■ What to produce: In the material below, find each line with the word "typedef" and copy it.

********

From an optimization exercise on the open Yosys and OpenROAD flow, aimed at a short achievable clock period and few clock cycles per item; shortcuts taken in it are not production practice.
RTL that was checked went through simulation tests only; none was proved equivalent to the original.
The RTL of runs 2 to 6 was laid out without a check of its function.
No run shown here takes its clock network from TritonCTS; it comes from the design's own scripts or RTL.
The clock input has no modelled driver; a real chip could not lean on it and would need a root buffer or a full tree.
No activity file was given, so power comes from the tool's default toggle rates.

`design/flow/design.v`:
```
package avalon_pkg;
    typedef logic [32-1:0] bus_word_t;
    typedef logic [31:0] bus_addr_t;           
    typedef logic [16-1:0] burst_cnt_t;  
    localparam int BYTES_PER_WORD = 32 / 8;
endpackage
package dma_pkg;
    typedef struct packed {
        logic [31:0] control;
        logic [31:0] pkt_begin;      
        logic [31:0] pkt_end;        
        logic [31:0] write_address;  
    } wr_desc_t;
    localparam int CTRL_IRQ_EN = 0;
    typedef enum logic [1:0] {
        st_idle,
        st_run,   
        st_done   
    } wr_state_t;
endpackage
module sync_fifo #(
    parameter int width = 32,
    parameter int depth_log2 = 4
) (
    input  logic     clk,
    input  logic     reset,
    input  logic     push,
    input  logic [width-1:0] din,
    output logic     full,
    input  logic     pop,
    output logic [width-1:0] dout,
    output logic     empty
);
    localparam int depth = 1 << depth_log2;
    logic [width-1:0]      mem [depth];
    logic [depth_log2-1:0] wr_ptr;
    logic [depth_log2-1:0] rd_ptr;
    logic [depth_log2:0]   count;  
    logic                  do_push;
    logic                  do_pop;
    assign full    = count[depth_log2];
    assign empty   = (count == '0);
    assign do_push = push && !full;  
    assign do_pop  = pop && !empty;
    always_ff @(posedge clk) begin
        if (!reset) begin
            wr_ptr <= '0;
            rd_ptr <= '0;
            count  <= '0;
        end else begin
            if (do_push) begin
                wr_ptr <= wr_ptr + 1'b1;
            end
            if (do_pop) begin
                rd_ptr <= rd_ptr + 1'b1;
            end
            case ({do_push, do_pop})
                2'b10:   count <= count + 1'b1;
                2'b01:   count <= count - 1'b1;
                default: count <= count;
            endcase
        end
    end
    always_ff @(posedge clk) begin
        if (do_push) begin
            mem[wr_ptr] <= din;
        end
        if (do_pop) begin
            dout <= mem[rd_ptr];
        end
    end
endmodule
module desc_dispatcher (
    input  logic              clk,
    input  logic              reset,
    input  logic              desc_empty,
    output logic              desc_pop,
    input  dma_pkg::wr_desc_t desc,
    input  logic              wr_busy,
    input  logic              wr_done,
    output logic              start,
    output dma_pkg::wr_desc_t start_desc,
    output logic [15:0]       xfer_count,
    output logic [15:0]       drop_count
);
    typedef enum logic [1:0] {
        disp_idle,
        disp_check,  
        disp_wait    
    } disp_state_t;
    disp_state_t state;
    logic [31:0] byte_len;
    logic        desc_ok;
    assign byte_len = desc.pkt_end - desc.pkt_begin;
    assign desc_ok = (desc.pkt_end > desc.pkt_begin)
                  && (desc.pkt_begin[1:0] == 2'b00)
                  && (desc.pkt_end[1:0] == 2'b00)
                  && (byte_len <= 255 * 4);
    assign desc_pop = (state == disp_idle) && !wr_busy && !desc_empty;
    assign start      = (state == disp_check) && desc_ok;
    assign start_desc = desc;
    always_ff @(posedge clk) begin
        if (!reset) begin
            state      <= disp_idle;
            xfer_count <= '0;
            drop_count <= '0;
        end else begin
            case (state)
                disp_idle: begin
                    if (desc_pop) begin
                        state <= disp_check;
                    end
                end
                disp_check: begin
                    if (desc_ok) begin
                        state <= disp_wait;
                    end else begin
                        drop_count <= drop_count + 16'd1;  
                        state      <= disp_idle;
                    end
                end
                disp_wait: begin
                    if (wr_done) begin
                        xfer_count <= xfer_count + 16'd1;
                        state      <= disp_idle;
                    end
                end
                default: state <= disp_idle;
            endcase
        end
    end
endmodule
module wr_burst_master (
    input  logic                  clk,
    input  logic                  reset,
    input  logic                  start,
    input  dma_pkg::wr_desc_t     start_desc,
    output logic                  busy,
    output logic                  done,
    output logic                  done_irq,
    output logic                  data_pop,
    input  logic                  data_empty,
    input  avalon_pkg::bus_word_t data_q,
    output avalon_pkg::bus_addr_t avm_address,
    output avalon_pkg::bus_word_t avm_writedata,
    output logic                  avm_write,
    output avalon_pkg::burst_cnt_t avm_burstcount,
    input  logic                  avm_waitrequest
);
    dma_pkg::wr_state_t   state;
    avalon_pkg::bus_addr_t   addr_q;
    avalon_pkg::burst_cnt_t  burst_q;
    avalon_pkg::burst_cnt_t  fetch_left;  
    avalon_pkg::burst_cnt_t  beats_left;  
    logic        irq_q;
    avalon_pkg::bus_word_t   hold_data;
    logic        hold_valid;
    logic        pend;        
    logic        accept;
    logic        move;
    logic [31:0] byte_len;
    avalon_pkg::burst_cnt_t  word_cnt;
    assign byte_len = start_desc.pkt_end - start_desc.pkt_begin;
    assign word_cnt = avalon_pkg::burst_cnt_t'(byte_len / avalon_pkg::BYTES_PER_WORD);
    assign avm_address    = addr_q;
    assign avm_burstcount = burst_q;
    assign avm_write      = hold_valid;
    assign avm_writedata  = hold_data;
    assign accept = hold_valid && !avm_waitrequest;
    assign move = pend && (!hold_valid || accept);
    assign data_pop = (state == dma_pkg::st_run) && (fetch_left != '0) && !data_empty
                   && (!pend || move);
    assign busy     = (state != dma_pkg::st_idle);
    assign done     = (state == dma_pkg::st_done);
    assign done_irq = done && irq_q;
    always_ff @(posedge clk) begin
        if (!reset) begin
            state      <= dma_pkg::st_idle;
            fetch_left <= '0;
            beats_left <= '0;
            irq_q      <= 1'b0;
            hold_valid <= 1'b0;
            pend       <= 1'b0;
        end else begin
            case (state)
                dma_pkg::st_idle: begin
                    if (start) begin
                        state      <= dma_pkg::st_run;
                        fetch_left <= word_cnt;
                        beats_left <= word_cnt;
                        irq_q      <= start_desc.control[dma_pkg::CTRL_IRQ_EN];
                    end
                end
                dma_pkg::st_run: begin
                    if (data_pop) begin
                        fetch_left <= fetch_left - 1'b1;
                    end
                    if (accept) begin
                        beats_left <= beats_left - 1'b1;
                        if (beats_left == avalon_pkg::burst_cnt_t'(1)) begin
                            state <= dma_pkg::st_done;  
                        end
                    end
                end
                dma_pkg::st_done: state <= dma_pkg::st_idle;
                default: state <= dma_pkg::st_idle;
            endcase
            if (move) begin
                hold_valid <= 1'b1;
            end else if (accept) begin
                hold_valid <= 1'b0;
            end
            if (data_pop) begin
                pend <= 1'b1;  
            end else if (move) begin
                pend <= 1'b0;
            end
        end
    end
    always_ff @(posedge clk) begin
        if ((state == dma_pkg::st_idle) && start) begin
            addr_q  <= start_desc.write_address;
            burst_q <= word_cnt;
        end
        if (move) begin
            hold_data <= data_q;
        end
    end
endmodule
module dma_write_top (
    input  logic                   clk,
    input  logic                   reset,
    input  logic                   desc_push,
    input  logic [31:0]            desc_control,
    input  logic [31:0]            desc_pkt_begin,
    input  logic [31:0]            desc_pkt_end,
    input  logic [31:0]            desc_write_address,
    output logic                   desc_full,
    input  logic                   data_push,
    input  avalon_pkg::bus_word_t  data_in,
    output logic                   data_full,
    output avalon_pkg::bus_addr_t  avm_address,
    output avalon_pkg::bus_word_t  avm_writedata,
    output logic                   avm_write,
    output avalon_pkg::burst_cnt_t avm_burstcount,
    input  logic                   avm_waitrequest,
    output logic                   busy,
    output logic                   done_irq,
    output logic [15:0]            xfer_count,
    output logic [15:0]            drop_count
);
    localparam int DQ = 4;  
    localparam int XQ = 4;  
    logic        di_v;
    logic        di_irq;
    logic [31:0] di_beg, di_end, di_adr;
    always_ff @(posedge clk) begin
        di_irq <= desc_control[dma_pkg::CTRL_IRQ_EN];
        di_beg <= desc_pkt_begin;
        di_end <= desc_pkt_end;
        di_adr <= desc_write_address;
        if (!reset) di_v <= 1'b0;
        else        di_v <= desc_push && !desc_full;
    end
    logic [21:0] beg_hi, end_hi, hi_x;
    logic [7:0]  beg_w, end_w;
    logic        ck_al, ck_eq, ck_eq1;
    logic [22:0] hi_x_up;
    assign beg_hi  = di_beg[31:10];
    assign end_hi  = di_end[31:10];
    assign beg_w   = di_beg[9:2];
    assign end_w   = di_end[9:2];
    assign hi_x    = beg_hi ^ end_hi;
    assign hi_x_up = {1'b0, hi_x};
    assign ck_al   = (di_beg[1:0] == 2'b00) && (di_end[1:0] == 2'b00);
    assign ck_eq   = (hi_x == 22'd0);
    always_comb begin
        ck_eq1 = hi_x[0];
        for (int i = 0; i < 22; i++) begin
            ck_eq1 = ck_eq1 && !(hi_x_up[i+1] ^ (hi_x[i] && beg_hi[i]));
        end
    end
    logic [4:0] cnt_lo;
    assign cnt_lo = {1'b0, end_w[3:0]} - {1'b0, beg_w[3:0]};
    logic [7:0] w_x;
    logic       ck_one;
    assign w_x = beg_w ^ end_w;
    always_comb begin
        ck_one = w_x[0];
        for (int i = 0; i < 7; i++) begin
            ck_one = ck_one && !(w_x[i+1] ^ (w_x[i] && beg_w[i]));
        end
    end
    logic        c2_v, c2_irq, c2_al, c2_eq, c2_eq1, c2_gt, c2_lt, c2_ok, c2_one;
    logic [4:0]  c2_lo;
    logic [3:0]  c2_hi0, c2_hi1;
    logic [7:0]  c2_cnt;
    logic [31:0] c2_adr;
    always_ff @(posedge clk) begin
        c2_irq <= di_irq;
        c2_adr <= di_adr;
        c2_lo  <= cnt_lo;
        c2_hi0 <= end_w[7:4] - beg_w[7:4];
        c2_hi1 <= end_w[7:4] + ~beg_w[7:4];
        c2_one <= ck_one;
        c2_al  <= ck_al;
        c2_eq  <= ck_eq;
        c2_eq1 <= ck_eq1;
        c2_gt  <= (end_w > beg_w);
        c2_lt  <= (end_w < beg_w);
        if (!reset) c2_v <= 1'b0;
        else        c2_v <= di_v;
    end
    assign c2_ok  = c2_al && ((c2_eq && c2_gt) || (c2_eq1 && c2_lt));
    assign c2_cnt = {c2_lo[4] ? c2_hi1 : c2_hi0, c2_lo[3:0]};
    function automatic logic [7:0] inc8(input logic [7:0] x);
        for (int i = 0; i < 8; i++) inc8[i] = x[i] ^ (&(x | ~((8'd1 << i) - 8'd1)));
    endfunction
    logic dq_push, c2_drop;
    assign dq_push = c2_v && c2_ok;
    assign c2_drop = c2_v && !c2_ok;
    logic [15:0] drop_p1;
    logic        drop_p1_ff;
    always_ff @(posedge clk) begin
        if (!reset) begin
            drop_count <= 16'd0;
            drop_p1    <= 16'd1;
            drop_p1_ff <= 1'b0;
        end else if (c2_drop) begin
            drop_count       <= drop_p1;
            drop_p1[7:0]     <= inc8(drop_p1[7:0]);
            drop_p1_ff       <= (drop_p1[7:0] == 8'hfe);
            if (drop_p1_ff) drop_p1[15:8] <= inc8(drop_p1[15:8]);
        end
    end
    logic [31:0]   dq_adr [DQ];
    logic [7:0]    dq_cnt [DQ];
    logic [DQ-1:0] dq_irq, dq_one;
    logic [DQ-1:0] dq_wp, dq_rp;    
    logic [DQ-1:0] dq_n;            
    logic [DQ-1:0] d_occ;           
    logic [31:0]   xi_d;
    logic          xi_v;
    logic [31:0]   xq_d [XQ];
    logic [XQ-1:0] xq_wp, xq_rp;
    logic [XQ-1:0] xq_n;
    logic [XQ-1:0] x_occ;
    logic [31:0] dh_adr;
    logic [7:0]  dh_cnt;
    logic        dh_irq, dh_one;
    logic [31:0] xh_d;
    always_comb begin
        dh_adr = '0;
        dh_cnt = '0;
        dh_irq = 1'b0;
        dh_one = 1'b0;
        for (int i = 0; i < DQ; i++) begin
            dh_adr = dh_adr | (dq_adr[i] & {32{dq_rp[i]}});
            dh_cnt = dh_cnt | (dq_cnt[i] & {8{dq_rp[i]}});
            dh_irq = dh_irq | (dq_irq[i] & dq_rp[i]);
            dh_one = dh_one | (dq_one[i] & dq_rp[i]);
        end
        xh_d = '0;
        for (int i = 0; i < XQ; i++) xh_d = xh_d | (xq_d[i] & {32{xq_rp[i]}});
    end
    logic        cur_v, cur_irq, cur_last;
    logic [31:0] cur_adr;
    logic [7:0]  cur_cnt, cur_left;
    logic        sv, s_last, s_irq;
    logic [31:0] s_adr, s_d;
    logic [7:0]  s_cnt;
    logic        ov, ov_i, o_last, o_irq;  
    localparam int NG = 9;                 
    logic [NG-1:0] ov_g, hold_g;
    logic        rst_q;                    
    logic        inc_r;                    
    logic [31:0] o_adr, o_d;
    logic [7:0]  o_cnt;
    logic fire, load, hold, acc;
    assign fire = cur_v && xq_n[0] && !sv;
    assign load = dq_n[0] && (!cur_v || (fire && cur_last));
    assign hold = ov_i && avm_waitrequest;
    assign acc  = ov_i && !avm_waitrequest;
    assign hold_g = ov_g & {NG{avm_waitrequest}};
    always_ff @(posedge clk) begin
        for (int i = 0; i < DQ; i++) begin
            if (dq_push && dq_wp[i]) begin
                dq_adr[i] <= c2_adr;
                dq_cnt[i] <= c2_cnt;
                dq_irq[i] <= c2_irq;
                dq_one[i] <= c2_one;
            end
        end
    end
    logic [DQ-1:0] d_up, d_dn1, d_dn2, d_nx0, d_nx1;
    assign d_up  = {d_occ[DQ-2:0], 1'b1};
    assign d_dn1 = {1'b0, d_occ[DQ-1:1]};
    assign d_dn2 = {2'b00, d_occ[DQ-1:2]};
    assign d_nx0 = load ? (c2_drop ? d_dn2 : d_dn1) : (c2_drop ? d_dn1 : d_occ);
    assign d_nx1 = load ? (c2_drop ? d_dn1 : d_occ) : (c2_drop ? d_occ : d_up);
    logic d_inc;
    assign d_inc = desc_push && !desc_full;
    always_ff @(posedge clk) begin
        if (!reset) begin
            dq_wp     <= DQ'(1);
            dq_rp     <= DQ'(1);
            dq_n      <= '0;
            d_occ     <= '0;
            desc_full <= 1'b0;
        end else begin
            if (dq_push) dq_wp <= {dq_wp[DQ-2:0], dq_wp[DQ-1]};
            if (load)    dq_rp <= {dq_rp[DQ-2:0], dq_rp[DQ-1]};
            case ({dq_push, load})
                2'b10:   dq_n <= {dq_n[DQ-2:0], 1'b1};
                2'b01:   dq_n <= {1'b0, dq_n[DQ-1:1]};
                default: dq_n <= dq_n;
            endcase
            d_occ     <= d_inc ? d_nx1 : d_nx0;
            desc_full <= d_inc ? d_nx1[DQ-1] : d_nx0[DQ-1];
        end
    end
    logic x_inc;
    assign x_inc = data_push && !data_full;
    always_ff @(posedge clk) begin
        xi_d <= data_in;
        for (int i = 0; i < XQ; i++) begin
            if (xi_v && xq_wp[i]) xq_d[i] <= xi_d;
        end
    end
    logic [XQ-1:0] x_base;
    assign x_base = fire ? {1'b0, x_occ[XQ-1:1]} : x_occ;
    always_ff @(posedge clk) begin
        if (!reset) begin
            xi_v      <= 1'b0;
            xq_wp     <= XQ'(1);
            xq_rp     <= XQ'(1);
            xq_n      <= '0;
            x_occ     <= '0;
            data_full <= 1'b0;
        end else begin
            xi_v <= x_inc;
            if (xi_v) xq_wp <= {xq_wp[XQ-2:0], xq_wp[XQ-1]};
            if (fire) xq_rp <= {xq_rp[XQ-2:0], xq_rp[XQ-1]};
            case ({xi_v, fire})
                2'b10:   xq_n <= {xq_n[XQ-2:0], 1'b1};
                2'b01:   xq_n <= {1'b0, xq_n[XQ-1:1]};
                default: xq_n <= xq_n;
            endcase
            x_occ     <= x_inc ? {x_base[XQ-2:0], 1'b1} : x_base;
            data_full <= x_inc ? x_base[XQ-2] : x_base[XQ-1];
        end
    end
    always_ff @(posedge clk) begin
        if (load) begin
            cur_adr  <= dh_adr;
            cur_cnt  <= dh_cnt;
            cur_irq  <= dh_irq;
            cur_left <= dh_cnt;
        end else if (fire) begin
            cur_left <= cur_left - 8'd1;
        end
        if (!reset)    cur_last <= 1'b0;
        else if (load) cur_last <= dh_one;
        else if (fire) cur_last <= (cur_left == 8'd2);
        if (!reset) cur_v <= 1'b0;
        else        cur_v <= load || (cur_v && !(fire && cur_last));
    end
    always_ff @(posedge clk) begin
        if (!sv) begin
            s_d    <= xh_d;
            s_adr  <= cur_adr;
            s_cnt  <= cur_cnt;
            s_last <= cur_last;
            s_irq  <= cur_irq;
        end
        if (!reset) sv <= 1'b0;
        else        sv <= hold && (sv || fire);
    end
    logic [15:0] xfer_p1;  
    logic        xfer_p1_ff;
    always_ff @(posedge clk) begin
        rst_q <= reset;
        for (int k = 0; k < 4; k++) begin
            if (!rst_q)            o_d[8*k +: 8] <= '0;
            else if (!hold_g[k])   o_d[8*k +: 8] <= sv ? s_d[8*k +: 8] : xh_d[8*k +: 8];
            if (!rst_q)            o_adr[8*k +: 8] <= '0;
            else if (!hold_g[4+k]) o_adr[8*k +: 8] <= sv ? s_adr[8*k +: 8] : cur_adr[8*k +: 8];
        end
        if (!rst_q) begin
            o_cnt  <= '0;
            o_last <= 1'b0;
            o_irq  <= 1'b0;
        end else if (!hold_g[8]) begin
            o_cnt  <= sv ? s_cnt  : cur_cnt;
            o_last <= sv ? s_last : cur_last;
            o_irq  <= sv ? s_irq  : cur_irq;
        end
        if (!reset) begin
            ov         <= 1'b0;
            ov_i       <= 1'b0;
            ov_g       <= '0;
            busy       <= 1'b0;
            done_irq   <= 1'b0;
            inc_r      <= 1'b0;
            xfer_count <= 16'd0;
            xfer_p1    <= 16'd1;
            xfer_p1_ff <= 1'b0;
        end else begin
            ov       <= (ov && avm_waitrequest) || sv || fire;
            ov_i     <= hold || sv || fire;
            for (int k = 0; k < NG; k++) ov_g[k] <= hold_g[k] || sv || fire;
            busy     <= hold || sv || fire || (cur_v && !(fire && cur_last)) || load
                     || (acc && o_last);
            done_irq <= acc && o_last && o_irq;
            inc_r    <= acc && o_last;
            if (inc_r) begin
                xfer_count   <= xfer_p1;
                xfer_p1[7:0] <= inc8(xfer_p1[7:0]);
                xfer_p1_ff   <= (xfer_p1[7:0] == 8'hfe);
                if (xfer_p1_ff) xfer_p1[15:8] <= inc8(xfer_p1[15:8]);
            end
        end
    end
    assign avm_write      = ov;
    assign avm_address    = o_adr;
    assign avm_writedata  = o_d;
    assign avm_burstcount = {8'd0, o_cnt};
endmodule
```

********

■ Solution to this problem:
    typedef logic [32-1:0] bus_word_t;
    typedef logic [31:0] bus_addr_t;           
    typedef logic [16-1:0] burst_cnt_t;  
    typedef struct packed {
    typedef enum logic [1:0] {
    typedef enum logic [1:0] {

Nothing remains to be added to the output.